WORK REQUIRED :: Each line that includes the word "endpoints" should be copied from the records.
↓
===== src/rtl/mt_pkg.sv =====
package mt_pkg;

    localparam int unsigned ADDR_W = 6;

    typedef logic [ADDR_W-1:0] addr_t;

    localparam addr_t ADR_CNT  = 6'h10;
    localparam addr_t ADR_STAT = 6'h14;
    localparam addr_t ADR_ARM  = 6'h18;
    localparam addr_t ADR_IE   = 6'h1C;

    typedef struct packed {
        logic  we;
        addr_t addr;
    } bus_ctl_t;

    function automatic addr_t chan_addr(input int unsigned ch);
        return addr_t'(ch * 4);
    endfunction

endpackage


===== src/rtl/mt_counter.sv =====
module mt_counter #(
    parameter int unsigned W = 32
) (
    input  logic         clk,
    input  logic         rst,
    input  logic         tick,
    input  logic         ld,
    input  logic [W-1:0] ld_val,
    output logic [W-1:0] cnt,
    output logic         cmp_en
);
    assign cmp_en = tick & ~ld;

    always_ff @(posedge clk) begin
        if (rst)         cnt <= '0;
        else if (ld)     cnt <= ld_val;
        else if (tick)   cnt <= cnt + 1'b1;
    end

    p_wrap_r1: assert property (@(posedge clk) disable iff (rst)
        (cmp_en && cnt == {W{1'b1}}) |=> (cnt == '0));

    p_step_r1: assert property (@(posedge clk) disable iff (rst)
        (!tick && !ld) |=> $stable(cnt));

endmodule


===== src/rtl/mt_match_chan.sv =====
module mt_match_chan #(
    parameter int unsigned W = 32
) (
    input  logic         clk,
    input  logic         rst,
    input  logic         cmp_en,
    input  logic [W-1:0] cnt,
    input  logic         wr,
    input  logic [W-1:0] wdata,
    input  logic         clr,
    input  logic         ie,
    output logic [W-1:0] value,
    output logic         hit,
    output logic         status
);
    logic set;

    assign hit = cmp_en && (cnt == value);
    assign set = hit && ie;

    always_ff @(posedge clk) begin
        if (rst)     value <= '0;
        else if (wr) value <= wdata;
    end

    always_ff @(posedge clk) begin
        if (rst)      status <= 1'b0;
        else if (set) status <= 1'b1;
        else if (clr) status <= 1'b0;
    end

    p_set_r3: assert property (@(posedge clk) disable iff (rst)
        (hit && ie) |=> status);

    p_clear_r5: assert property (@(posedge clk) disable iff (rst)
        (clr && !hit) |=> !status);

    p_hold_r5: assert property (@(posedge clk) disable iff (rst)
        (status && !clr) |=> status);

    p_quiet_r4: assert property (@(posedge clk) disable iff (rst)
        (!ie && !status) |=> !status);

endmodule


===== src/rtl/mt_wdog.sv =====
module mt_wdog #(
    parameter int unsigned PULSE_LEN = 256
) (
    input  logic clk,
    input  logic rst,
    input  logic arm_set,
    input  logic trig,
    output logic armed,
    output logic pulse
);
    localparam int unsigned CW = $clog2(PULSE_LEN + 1);

    logic [CW-1:0] left;

    always_ff @(posedge clk) begin
        if (rst)          armed <= 1'b0;
        else if (arm_set) armed <= 1'b1;
    end

    always_ff @(posedge clk) begin
        if (rst)                          left <= '0;
        else if (left != '0)              left <= left - 1'b1;
        else if (trig && armed)           left <= CW'(PULSE_LEN);
    end

    assign pulse = (left != '0);

    p_sticky_r6: assert property (@(posedge clk) disable iff (rst)
        armed |=> armed);

    p_fire_r7: assert property (@(posedge clk) disable iff (rst)
        (trig && armed && !pulse) |=> pulse);

    p_cause_r7: assert property (@(posedge clk) disable iff (rst)
        $rose(pulse) |-> $past(trig && armed));

endmodule


===== src/rtl/match_timer.sv =====
module match_timer #(
    parameter int unsigned CNT_W     = 32,
    parameter int unsigned NUM_CH    = 4,
    parameter int unsigned WDOG_CH   = 3,
    parameter int unsigned PULSE_LEN = 256
) (
    input  logic                  clk,
    input  logic                  rst,
    input  logic                  tick,
    input  logic                  bus_we,
    input  logic [5:0]            bus_addr,
    input  logic [CNT_W-1:0]      bus_wdata,
    output logic [CNT_W-1:0]      bus_rdata,
    output logic [NUM_CH-1:0]     irq,
    output logic                  wdog_rst
);
    import mt_pkg::*;

    bus_ctl_t          ctl;
    logic [CNT_W-1:0]  cnt;
    logic              cmp_en;
    logic [NUM_CH-1:0] ie_q;
    logic [NUM_CH-1:0] hit;
    logic [NUM_CH-1:0] status;
    logic [CNT_W-1:0]  value [NUM_CH];
    logic              armed;

    assign ctl.we   = bus_we;
    assign ctl.addr = bus_addr;

    mt_counter #(.W(CNT_W)) u_cnt (
        .clk    (clk),
        .rst    (rst),
        .tick   (tick),
        .ld     (ctl.we && ctl.addr == ADR_CNT),
        .ld_val (bus_wdata),
        .cnt    (cnt),
        .cmp_en (cmp_en)
    );

    for (genvar g = 0; g < NUM_CH; g++) begin : g_ch
        mt_match_chan #(.W(CNT_W)) u_ch (
            .clk    (clk),
            .rst    (rst),
            .cmp_en (cmp_en),
            .cnt    (cnt),
            .wr     (ctl.we && ctl.addr == chan_addr(g)),
            .wdata  (bus_wdata),
            .clr    (ctl.we && ctl.addr == ADR_STAT && bus_wdata[g]),
            .ie     (ie_q[g]),
            .value  (value[g]),
            .hit    (hit[g]),
            .status (status[g])
        );
    end

    always_ff @(posedge clk) begin
        if (rst)                              ie_q <= '0;
        else if (ctl.we && ctl.addr == ADR_IE) ie_q <= bus_wdata[NUM_CH-1:0];
    end

    mt_wdog #(.PULSE_LEN(PULSE_LEN)) u_wd (
        .clk     (clk),
        .rst     (rst),
        .arm_set (ctl.we && ctl.addr == ADR_ARM && bus_wdata[0]),
        .trig    (hit[WDOG_CH]),
        .armed   (armed),
        .pulse   (wdog_rst)
    );

    assign irq = status;

    always_comb begin
        bus_rdata = '0;
        for (int unsigned c = 0; c < NUM_CH; c++)
            if (ctl.addr == chan_addr(c)) bus_rdata = value[c];
        case (ctl.addr)
            ADR_CNT:  bus_rdata = cnt;
            ADR_STAT: bus_rdata = CNT_W'(status);
            ADR_ARM:  bus_rdata = CNT_W'(armed);
            ADR_IE:   bus_rdata = CNT_W'(ie_q);
            default:  ;
        endcase
    end

    p_nocmp_r8: assert property (@(posedge clk) disable iff (rst)
        (bus_we && bus_addr == ADR_CNT) |-> (hit == '0));

endmodule


===== config.mk =====
export PLATFORM = sky130hd
export DESIGN_NAME = match_timer
export DESIGN_NICKNAME = d
export VERILOG_FILES = /design/src/rtl/mt_pkg.sv /design/src/rtl/mt_counter.sv /design/src/rtl/mt_match_chan.sv /design/src/rtl/mt_wdog.sv /design/src/rtl/match_timer.sv
export SDC_FILE = /design/constraint.sdc
export NUM_CORES = 1
export LEC_CHECK = 0
export CAP_MARGIN = 20
export CORE_ASPECT_RATIO = 1.1
export CORE_MARGIN = 5
export CORE_UTILIZATION = 52
export CTS_BUF_LIST = sky130_fd_sc_hd__clkbuf_16
export DETAILED_ROUTE_END_ITERATION = 8
export DONT_BUFFER_PORTS = 1
export PLACE_DENSITY = 0.8
export SYNTH_ARGS = -nofsm -noshare
export SYNTH_HDL_FRONTEND = slang
export SYNTH_HIERARCHICAL = 1
export SYNTH_SLANG_ARGS = --single-unit

===== constraint.sdc =====
create_clock -name clk -period 2.9 [get_ports clk]
set_input_delay 0.58 -clock clk [delete_from_list [all_inputs] [get_ports clk]]
set_output_delay 0.58 -clock clk [all_outputs]
set_load 0.005 [all_outputs]

==> results of run 1 <==
## how the worst max path moves through the flow
stage                               start                         end  slack, ns  depth (start not counted)
6_report        u_cnt/cnt[9]$_SDFFE_PP0P_  u_cnt/cnt[21]$_SDFFE_PP0P_       0.33                          4
5_1_grt        u_cnt/cnt[31]$_SDFFE_PP0P_   u_wd/left[8]$_SDFFE_PP0P_       0.21                          8
4_1_cts        u_cnt/cnt[31]$_SDFFE_PP0P_   u_wd/left[8]$_SDFFE_PP0P_       0.39                          8
3_5_place_dp                  bus_addr[4]   u_wd/left[8]$_SDFFE_PP0P_       0.30                         10
3_3_place_gp                  bus_addr[4]   u_wd/left[8]$_SDFFE_PP0P_       0.34                         10
2_1_floorplan                 bus_addr[4]   u_wd/left[8]$_SDFFE_PP0P_      0.007                         13
## per-stage QoR
| stage | setup WS [ns] | power (mW) | area (um2) | util [%] |
|---|---|---|---|---|
| global route | 0.215 | 5.60 | 11000 | 57.8 |
| detailed placement | 0.301 | 3.13 | 10400 | 54.6 |
| CTS | 0.389 | 5.44 | 11000 | 57.8 |
| global placement | 0.338 | 3.11 | 10400 | 54.6 |
| floorplan | 0.00689 | 3.03 | 10100 | - |
| finish | 0.335 | 5.43 | 11000 | 57.8 |
## where the power goes
part | internal, mW | switching [mW]
registers | 2.50 | 0.0643
clock network | 1.17 | 1.17
logic | 0.256 | 0.278
## flip-flops by register name (all words and copies together) (netlist names)
signal / count
g_ch.u_ch/status: 4
g_ch.u_ch/value: 128
ie_q: 4
u_cnt/cnt: 32
u_wd/armed: 1
u_wd/left: 9
## area by class of cell
cell class              instances  area share (%)
multi-input cells             781            55.7
flip-flops and latches        178            32.3
clock buffers                  17            3.86
repair buffers                 45            3.40
well taps                     247            2.80
clock inverters                15            1.62
inverters                      10           0.340
## critical path, delay by kind of cell, from the launching register on
| kind | cells | cell delay [ns] |
|---|---|---|
| and+or+nand+nor | 3 | 1.41 |
| AOI/OAI and AO/OA | 1 | 0.44 |
| DFF | 1 | 0.59 |
## cells in the final DEF (no fill, tap or decap), types with 24 or more instances in the layout
master and count:
nand3_1 26, nor2_1 161, xnor2_1 53, nand4_1 26, nand2_1 24, dfxtp_1 178, mux4_2 33, xor2_1 89
a22o_1 31, buf_4 42, mux2i_1 136
## metal layers
layer,share of wire [%],wire (um)
met5,0,0
met4,4.6,1400
met3,8.9,2720
met2,48,14600
met1,39,11900
==> results.md, run 1 <==
• 27.6% — total global-route track usage
• 35.2% — routing usage on met1
• 0.60 ns — Max stage delay on crit path
• 88.5% — Tcrit/Tclk final
• rst — startpoint of the tightest hold check path
• 9.50% — layout overhead on the synthesized area
• 143 um — horizontal die dimension
• 1613 — count of fill cells added during filler insertion
• 23.7 um — wire length per cell after detailed routing
• 9.68 um2 — mean cell area of the mapped netlist
• 22300 um2 — Die Outline Area
• 44.3% — met2 capacity usage during global routing
• u_cnt/cnt[9]$_SDFFE_PP0P_ — launch instance of the worst register-to-register path
• 6140 um2 — multi-input logic area
• 0.08 ns — clock slew at the register clock pins of the worst setup and hold paths
• 30600 um — drt total wl
• 4.22 nW — leakage dissipation
• 13.1% — share of layout cells above drive strength 1
• 19100 um2 — core region area
• 0 — total grt overflow
• 6.93% — fraction of met3 tracks used by global routing
• 0 — number of buffers added to fix hold violations after cts
• 156 um — chip height
• 3.22 ns — critical path required time
• clkbuf_16 — library cell used as clock root buffer
• 0.200 ns — final-layout worst hold slack
• or4_1 — slowest stage cell, crit path
• reg2reg — type of the setup path with the least slack
• 1077 — count of nets after finishing
• 0.33 ns — Register-to-Register Setup Slack
• 0 — Port Buffers
• 0 — final number of setup-violating endpoints
• met2 — busiest metal layer after global routing
• 178 — clk sink count
• 7993 — number of global-route vias before repair
• 17 — Inserted Clock Buffers
• 53 — number of rows created at floorplan
• 6 — synth warn
• 0 — total DRC errors in the routed layout
• 1293 — non-filler cells, final
• 0 — Ant. Diodes
• 0 — final hold violations
• 2.88 ns — WP data arrival
• register — nature of the critical path endpoint
• 4 — Worst Reg-to-Reg Cells
• 1045 — first-iteration detailed-routing DRC count
• 1 — depth of the worst hold-timing path
• 79 — top-level port count
• no — unrepaired setup endpoints after global routing
• 0 ns — final sum of negative setup slack
• 52.8% — initial core utilization
• 0 — Max-Cap Viols
• and3_1, nand4_2, or4_1, a311oi_1 — critical-path cell list
• 184 — pin count of the biggest net entering global routing
• 2.57 ns — final period demand of the worst path
• 57.4% — Relative slew margins
• 0.639 ns — transition time of the tightest slew-check pin
• 0 — buffer count from post-CTS setup fixing
• in2reg — Hold Path Class
• 1261 — Placed Cells
• 8339 — routed via count
• 6.45 — routed vias/inst
• finished clean — run status
• 47600 um — first-pass GRT wire length
• u_wd/left[2]$_SDFFE_PP0P_ — Endpoint, Worst Hold
• 10100 um2 — post-synthesis instance area
• 0.45 ns — worst-skew pair later-pin latency
• 0 — post-detailed-route count of antenna-violating nets
• done — CTS tree
• 2 — Max clock buf depth
• 6 — TritonRoute pass-1 iters
• 0.969 — final weighted congestion in routability-driven placement
• 13 — critical-path maximum fanout
• 0 — initial antenna violation count
• 4 — number of H-tree branching levels
• 1085 — Net Count, Synth
• 390 MHz — upper clock frequency limit
• u_cnt/cnt[21]$_SDFFE_PP0P_ — reg2reg end
• 3560 um2 — register area
• 1041 — Cells after Synth
• 0.0107 ns — worst-case clock skew
• 0 — post-cts sizing count
• 0 — max-slew violation count
• 21100 um — placed wire-length estimate
• 492 nW/um2 — power per standard cell area
• register — sort of element at the start of the critical path
• 0.425 mV — Peak supply drop
(Power assumes the default switching activity.)
==> inputs of run 2 (changes only) <==
--- a/config.mk
+++ b/config.mk
@@ -6,7 +6,7 @@
 export NUM_CORES = 1
 export LEC_CHECK = 0
 export CAP_MARGIN = 20
-export CORE_ASPECT_RATIO = 1.1
+export CORE_ASPECT_RATIO = 0.75
 export CORE_MARGIN = 5
 export CORE_UTILIZATION = 52
 export CTS_BUF_LIST = sky130_fd_sc_hd__clkbuf_16
==> run 2 against run 1 <==
Effect of this change: largest cell class unchanged; critical path depth is 4 higher; critical endpoint is now u_wd/left[8]$_SDFFE_PP0P_; critical path type unchanged; via count is 1.7% higher; highest routed layer unchanged; non-clock buffer count is the same; combinational power grew 2%; die area is 0.12% higher; cell count is 0.46% higher; first-iteration DRC count up 34%; maximum frequency shrank 2.9%; utilization decreased by 0.63 points; clock power down 5%; setup slack lost 0.076 ns.
==> results.md, run 2 (synthesis results as in run 1) <==
• done — CTS tree
• 6.53 — routed vias/inst, +1.3%
• 39.2% — routing usage on met1, +4.1 points
• 171 um — horizontal die dimension, +20%
• 0.965 — final weighted congestion in routability-driven placement, -0.48%
• 0 — final hold violations, unchanged
• 30200 um — drt total wl, -1.4%
• 0.373 mV — Peak supply drop, -12%
• 0 — total DRC errors in the routed layout, unchanged
• 379 MHz — upper clock frequency limit, -2.9%
• 0 — Ant. Diodes, unchanged
• 8.96% — layout overhead on the synthesized area
• in2reg — Hold Path Class
• 0 — buffer count from post-CTS setup fixing, unchanged
• 1397 — first-iteration detailed-routing DRC count, +34%
• u_cnt/cnt[20]$_SDFFE_PP0P_ — launch instance of the worst register-to-register path
• 184 — pin count of the biggest net entering global routing, unchanged
• 2.64 ns — final period demand of the worst path, +0.0758 ns
• register — nature of the critical path endpoint
• 11 — critical-path maximum fanout, -2
• 1077 — count of nets after finishing, unchanged
• 0 — final number of setup-violating endpoints, unchanged
• 12.8% — share of layout cells above drive strength 1, -0.29 points
• 17 — Inserted Clock Buffers, unchanged
• 0 — number of buffers added to fix hold violations after cts, unchanged
• 52.4% — initial core utilization, -0.32 points
• 8 — Worst Reg-to-Reg Cells, +4
• 22300 um2 — Die Outline Area, +0.12%
• 8.36% — fraction of met3 tracks used by global routing, +1.4 points
• 0.08 ns — clock slew at the register clock pins of the worst setup and hold paths, about the same
• g_ch.u_ch/value — Biggest register
• 0 — total grt overflow, unchanged
• 10.3% — power share of the combinational group, +0.5 points
• 486 nW/um2 — power per standard cell area, -1.4%
• 0.635 ns — transition time of the tightest slew-check pin, -0.00360 ns
• 44 — number of rows created at floorplan, -17%
• dfxtp_1, nor2_1, mux2i_1 — commonest non-fill, non-tap cells in the layout
• 1.39 mW — net switching power, -8.2%
• 57.6% — Relative slew margins, +0.19 points
• 128 — max reg flops, unchanged
• 26.1% — sw frac, -1.8 points
• 23.2 um — wire length per cell after detailed routing, -1.9%
• u_wd/left[8]$_SDFFE_PP0P_ — worst setup path end
• 91.1% — Tcrit/Tclk final, +2.6 points
• 0 — Max-Cap Viols, unchanged
• 19200 um2 — core region area, +0.60%
• 0 — post-cts sizing count, unchanged
• 8029 — number of global-route vias before repair, +0.45%
• 4.19 nW — leakage dissipation, -0.66%
• 8483 — routed via count, +1.7%
• 11000 um2 — summed area of non-filler cells in the final layout, -0.49%
• 0 — max-slew violation count, unchanged
• 3.02 ns — WP data arrival, +0.14 ns
• 4 — number of H-tree branching levels, unchanged
• 41.7% — portion of total power attributed to the clock network, -1.4 points
• 1656 — count of fill cells added during filler insertion, +2.7%
• 0 — initial antenna violation count, unchanged
• u_wd/left[8]$_SDFFE_PP0P_ — reg2reg end
• 0 — Port Buffers, unchanged
• 0.0120 ns — worst-case clock skew, +0.00134 ns
• met2 — busiest metal layer after global routing
• 21000 um — placed wire-length estimate, -0.63%
• g_ch.u_ch/value (128), u_cnt/cnt (32), u_wd/left (9) — Top Registers
• 27.3% — total global-route track usage, -0.32 points
• 40.1% — met2 capacity usage during global routing, -4.1 points
• clkbuf_16 — library cell used as clock root buffer
• 0.26 ns — Register-to-Register Setup Slack, -0.08 ns
• 0.44 ns — worst-skew pair later-pin latency, about the same
• reg2reg — type of the setup path with the least slack
• 3.27 ns — critical path required time, +0.05 ns
• 48.0% — power share of the sequential group, +0.9 points
• dfxtp_1 — leading cell type in the layout, fill and taps excluded
• 0 — post-detailed-route count of antenna-violating nets, unchanged
• no — unrepaired setup endpoints after global routing
• u_cnt/cnt[20]$_SDFFE_PP0P_ — Worst setup startpoint
• 47200 um — first-pass GRT wire length, -0.87%
• finished clean — run status
• 0 ns — final sum of negative setup slack, unchanged
• 2 — Max clock buf depth, unchanged
• 131 um — chip height, -16%
• 3.94 mW — internal power, +0.55%
• 79 — top-level port count, unchanged
• 6 — TritonRoute pass-1 iters, unchanged
• 10400 um2 — Post-Place Cell Area, about the same
• 178 — clk sink count, unchanged
• register — sort of element at the start of the critical path
run 2: power groups by stage:
stage | Sequential, mW | Combinational, mW | Clock, mW
after detailed placement | 2.61 | 0.531 | 0
final | 2.56 | 0.547 | 2.23
after CTS | 2.56 | 0.533 | 2.25
after global placement | 2.61 | 0.515 | 0
after floorplan | 2.61 | 0.415 | 0
after global routing | 2.57 | 0.597 | 2.35
run 2: worst min path at each step:
| stage | startpoint | end | slack (ns) | cells after the start |
|---|---|---|---|---|
| floorplan | g_ch[0].u_ch/status$_SDFFE_PP0P_ | g_ch[0].u_ch/status$_SDFFE_PP0P_ | 0.45 | 2 |
| global placement | ie_q[2]$_SDFFE_PP0P_ | ie_q[2]$_SDFFE_PP0P_ | 0.47 | 2 |
| detailed placement | ie_q[3]$_SDFFE_PP0P_ | ie_q[3]$_SDFFE_PP0P_ | 0.48 | 2 |
| CTS | rst | u_wd/left[7]$_SDFFE_PP0P_ | 0.21 | 1 |
| global route | rst | g_ch[0].u_ch/value[27]$_SDFFE_PP0P_ | 0.19 | 1 |
| finish | rst | g_ch[1].u_ch/value[27]$_SDFFE_PP0P_ | 0.21 | 1 |
run 2: routing by layer:
layer	vias up	routed length (um)
met2	515	13000
li1	3773	-
met3	52	3930
met4	0	584
met1	4143	12700
met5	-	0
run 2: critical path, cell delays in order (launching register included):
cell	delay (ns)
dfxtp_1	0.56
xor2_1	0.12
nor4_1	0.35
nand4_1	0.28
or4_1	0.51
nor2_1	0.11
nand2_1	0.09
or4_1	0.41
a21oi_1	0.16
run 2: through the flow:
step | total power, mW | hold slack (ns) | utilization, % | instances | setup WS [ns]
6_report | 5.33 | 0.207 | 57.2 | 1299 | 0.259
3_5_place_dp | 3.14 | 0.480 | 54.3 | 1267 | 0.299
4_1_cts | 5.34 | 0.208 | 57.2 | 1299 | 0.295
2_1_floorplan | 3.03 | 0.452 | - | 1041 | 0.00689
3_3_place_gp | 3.12 | 0.474 | 54.3 | 1267 | 0.344
5_1_grt | 5.52 | 0.186 | 57.2 | 1299 | 0.0719
run 2: layout make-up:
cell class | count | area, um2 | area share (%)
multi-input cells | 781 | 6140 | 56.0
flip-flops and latches | 178 | 3560 | 32.5
clock buffers | 17 | 425 | 3.87
repair buffers | 45 | 363 | 3.30
well taps | 253 | 317 | 2.88
clock inverters | 15 | 130 | 1.19
inverters | 10 | 37.5 | 0.342
==> inputs of run 3 (changes only) <==
--- a/config.mk
+++ b/config.mk
@@ -9,7 +9,7 @@
 export CORE_ASPECT_RATIO = 0.75
 export CORE_MARGIN = 5
 export CORE_UTILIZATION = 52
-export CTS_BUF_LIST = sky130_fd_sc_hd__clkbuf_16
+export CTS_BUF_LIST = sky130_fd_sc_hd__clkbuf_8
 export DETAILED_ROUTE_END_ITERATION = 8
 export DONT_BUFFER_PORTS = 1
 export PLACE_DENSITY = 0.8
==> run 3 against run 2 <==
Effect of this change: design area decreased by 1.5%; sequential share of layout area rose by 0.48 points; sequential power about the same; maximum frequency decreased by 2.7%; count of clock-buffer cells in the layout increased by 3; utilization shrank 0.84 points; power decreased by 9.3%; combinational power barely moved; via count fell by 0.29%; sequential cell count unchanged.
↑
EXERCISE ANSWER ::
• 0 — final number of setup-violating endpoints
• no — unrepaired setup endpoints after global routing
• 0 — final number of setup-violating endpoints, unchanged
• no — unrepaired setup endpoints after global routing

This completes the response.